• [Dataset]
File: src/rtl/hls_perf_pkg.sv
// ============================================================================
// hls_perf_pkg : shared types and helpers for the HLS transaction monitor
// Rev 1.0
// ============================================================================
`default_nettype none

package hls_perf_pkg;

  typedef enum logic [1:0] {
    IDLE      = 2'd0,
    BUSY      = 2'd1,
    WAIT_CONT = 2'd2
  } state_t;

  // Record layout for the default configuration; the RTL packs the same
  // field order into flat vectors so other widths work too.
  localparam int unsigned REC_CH_W  = 2;
  localparam int unsigned REC_CNT_W = 16;

  typedef struct packed {
    logic [REC_CH_W-1:0]  ch;
    logic [REC_CNT_W-1:0] lat;
    logic [REC_CNT_W-1:0] iter;
    logic                 sat;
  } rec_t;

  // Increment v by inc, holding at the all-ones value of a w-bit counter.
  function automatic logic [31:0] sat_inc(input logic [31:0] v, input logic inc,
                                          input int unsigned w);
    logic [31:0] maxv;
    maxv = (w >= 32) ? 32'hFFFF_FFFF : ((32'd1 << w) - 32'd1);
    return (inc && (v != maxv)) ? v + 32'd1 : v;
  endfunction

endpackage

`default_nettype wire

File: src/rtl/hls_perf_chan.sv
// ============================================================================
// hls_perf_chan : one channel's handshake FSM, counters and record hold
// Rev 1.0
// ============================================================================
`default_nettype none

module hls_perf_chan
  import hls_perf_pkg::*;
#(
  parameter int CNT_W = 16
) (
  input  logic               clk,
  input  logic               rst_n,
  input  logic               i_clear,
  input  logic               i_enable,
  input  logic               i_start,
  input  logic               i_done,
  input  logic               i_cont,
  input  logic               i_iter,
  input  logic               i_grant,
  output logic               o_hold_valid,
  output logic [2*CNT_W:0]   o_hold_rec,
  output logic [CNT_W-1:0]   o_txn,
  output logic               o_busy,
  output logic               o_overflow
);

  state_t             r_state, w_state_nxt;
  logic [CNT_W-1:0]   r_lat, r_iter, r_txn, w_lat_nxt, w_iter_nxt, w_lat_inc, w_iter_inc;
  logic               r_sat, w_sat_nxt, w_capture;
  logic               r_hold_full, r_ovf;
  logic [2*CNT_W:0]   r_hold;

  assign w_lat_inc  = CNT_W'(sat_inc(32'(r_lat), 1'b1, CNT_W));
  assign w_iter_inc = CNT_W'(sat_inc(32'(r_iter), i_iter, CNT_W));

  always_comb begin
    w_state_nxt = r_state;
    w_lat_nxt   = r_lat;
    w_iter_nxt  = r_iter;
    w_sat_nxt   = r_sat;
    w_capture   = 1'b0;
    case (r_state)
      IDLE: begin
        if (i_start && i_enable) begin
          w_lat_nxt  = CNT_W'(1);
          w_iter_nxt = CNT_W'(i_iter);
          w_sat_nxt  = 1'b0;
          if (i_done) begin
            w_capture   = 1'b1;
            w_state_nxt = i_cont ? IDLE : WAIT_CONT;
          end else begin
            w_state_nxt = BUSY;
          end
        end
      end
      BUSY: begin
        // sat flags an increment that could not be applied
        w_lat_nxt  = w_lat_inc;
        w_iter_nxt = w_iter_inc;
        w_sat_nxt  = r_sat | (&r_lat) | (i_iter & (&r_iter));
        if (i_done) begin
          w_capture   = 1'b1;
          w_state_nxt = i_cont ? IDLE : WAIT_CONT;
        end
      end
      WAIT_CONT: begin
        if (i_cont) w_state_nxt = IDLE;
      end
      default: w_state_nxt = IDLE;
    endcase
  end

  always_ff @(posedge clk or negedge rst_n) begin
    if (!rst_n) begin
      r_state     <= IDLE;
      r_lat       <= '0;
      r_iter      <= '0;
      r_sat       <= 1'b0;
      r_txn       <= '0;
      r_hold_full <= 1'b0;
      r_hold      <= '0;
      r_ovf       <= 1'b0;
    end else if (i_clear) begin
      r_state     <= IDLE;
      r_lat       <= '0;
      r_iter      <= '0;
      r_sat       <= 1'b0;
      r_txn       <= '0;
      r_hold_full <= 1'b0;
      r_hold      <= '0;
      r_ovf       <= 1'b0;
    end else begin
      r_state <= w_state_nxt;
      r_lat   <= w_lat_nxt;
      r_iter  <= w_iter_nxt;
      r_sat   <= w_sat_nxt;
      r_txn   <= CNT_W'(sat_inc(32'(r_txn), w_capture, CNT_W));
      // A hold being drained this cycle can take the new record in its place
      if (w_capture) begin
        if (r_hold_full && !i_grant) begin
          r_ovf <= 1'b1;
        end else begin
          r_hold      <= {w_lat_nxt, w_iter_nxt, w_sat_nxt};
          r_hold_full <= 1'b1;
        end
      end else if (i_grant) begin
        r_hold_full <= 1'b0;
      end
    end
  end

  assign o_hold_valid = r_hold_full;
  assign o_hold_rec   = r_hold;
  assign o_txn        = r_txn;
  assign o_busy       = (r_state != IDLE);
  assign o_overflow   = r_ovf;

endmodule

`default_nettype wire

File: src/rtl/hls_perf_monitor.sv
// ============================================================================
// hls_perf_monitor : N-channel HLS transaction monitor with record FIFO
// Rev 1.0
// ============================================================================
`default_nettype none

module hls_perf_monitor
  import hls_perf_pkg::*;
#(
  parameter  int NUM_CH = 4,
  parameter  int CNT_W  = 16,
  parameter  int DEPTH  = 8,
  localparam int CH_W   = (NUM_CH > 1) ? $clog2(NUM_CH) : 1,
  localparam int REC_W  = CH_W + 2*CNT_W + 1
) (
  input  logic                    ap_clk,
  input  logic                    ap_rst_n,
  input  logic                    enable,
  input  logic                    clear,
  input  logic [NUM_CH-1:0]       mon_start,
  input  logic [NUM_CH-1:0]       mon_done,
  input  logic [NUM_CH-1:0]       mon_continue,
  input  logic [NUM_CH-1:0]       mon_iter,
  output logic                    rec_valid,
  input  logic                    rec_ready,
  output logic [REC_W-1:0]        rec_data,
  output logic [NUM_CH*CNT_W-1:0] txn_count,
  output logic [NUM_CH-1:0]       busy,
  output logic [NUM_CH-1:0]       overflow
);

  localparam int AW = $clog2(DEPTH);

  logic [NUM_CH-1:0] w_req, w_grant;
  logic [2*CNT_W:0]  w_hold_rec [NUM_CH];
  logic [REC_W-1:0]  r_mem [DEPTH];
  logic [AW-1:0]     r_wr_ptr, r_rd_ptr;
  logic [AW:0]       r_count;
  logic [CH_W-1:0]   r_rr_ptr, w_gnt_idx;
  logic              w_push, w_pop, w_space;
  int                w_idx;

  for (genvar g = 0; g < NUM_CH; g++) begin : g_chan
    hls_perf_chan #(.CNT_W(CNT_W)) u_chan (
      .clk          (ap_clk),
      .rst_n        (ap_rst_n),
      .i_clear      (clear),
      .i_enable     (enable),
      .i_start      (mon_start[g]),
      .i_done       (mon_done[g]),
      .i_cont       (mon_continue[g]),
      .i_iter       (mon_iter[g]),
      .i_grant      (w_grant[g]),
      .o_hold_valid (w_req[g]),
      .o_hold_rec   (w_hold_rec[g]),
      .o_txn        (txn_count[g*CNT_W +: CNT_W]),
      .o_busy       (busy[g]),
      .o_overflow   (overflow[g])
    );
  end

  // Round-robin: scan from r_rr_ptr, grant the first full hold. Space is
  // judged on the pre-pop count so a same-cycle pop never enables a push.
  always_comb begin
    w_grant   = '0;
    w_gnt_idx = '0;
    w_push    = 1'b0;
    w_idx     = 0;
    w_space   = (r_count < (AW+1)'(DEPTH));
    for (int k = 0; k < NUM_CH; k++) begin
      w_idx = int'(r_rr_ptr) + k;
      if (w_idx >= NUM_CH) w_idx = w_idx - NUM_CH;
      if (!w_push && w_space && w_req[w_idx]) begin
        w_push         = 1'b1;
        w_grant[w_idx] = 1'b1;
        w_gnt_idx      = CH_W'(w_idx);
      end
    end
  end

  assign rec_valid = (r_count != '0);
  assign w_pop     = rec_valid && rec_ready;
  assign rec_data  = rec_valid ? r_mem[r_rd_ptr] : '0;

  always_ff @(posedge ap_clk) begin
    if (w_push) r_mem[r_wr_ptr] <= {w_gnt_idx, w_hold_rec[w_gnt_idx]};
  end

  always_ff @(posedge ap_clk or negedge ap_rst_n) begin
    if (!ap_rst_n) begin
      r_wr_ptr <= '0;
      r_rd_ptr <= '0;
      r_count  <= '0;
      r_rr_ptr <= '0;
    end else if (clear) begin
      r_wr_ptr <= '0;
      r_rd_ptr <= '0;
      r_count  <= '0;
      r_rr_ptr <= '0;
    end else begin
      if (w_push) begin
        r_wr_ptr <= r_wr_ptr + 1'b1;
        r_rr_ptr <= (w_gnt_idx == CH_W'(NUM_CH-1)) ? '0 : w_gnt_idx + 1'b1;
      end
      if (w_pop) r_rd_ptr <= r_rd_ptr + 1'b1;
      case ({w_push, w_pop})
        2'b10:   r_count <= r_count + 1'b1;
        2'b01:   r_count <= r_count - 1'b1;
        default: r_count <= r_count;
      endcase
    end
  end

endmodule

`default_nettype wire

• [About this exercise] Within the entries above, how many lines contain "typedef"? Respond with the number only.

• [Written response] 2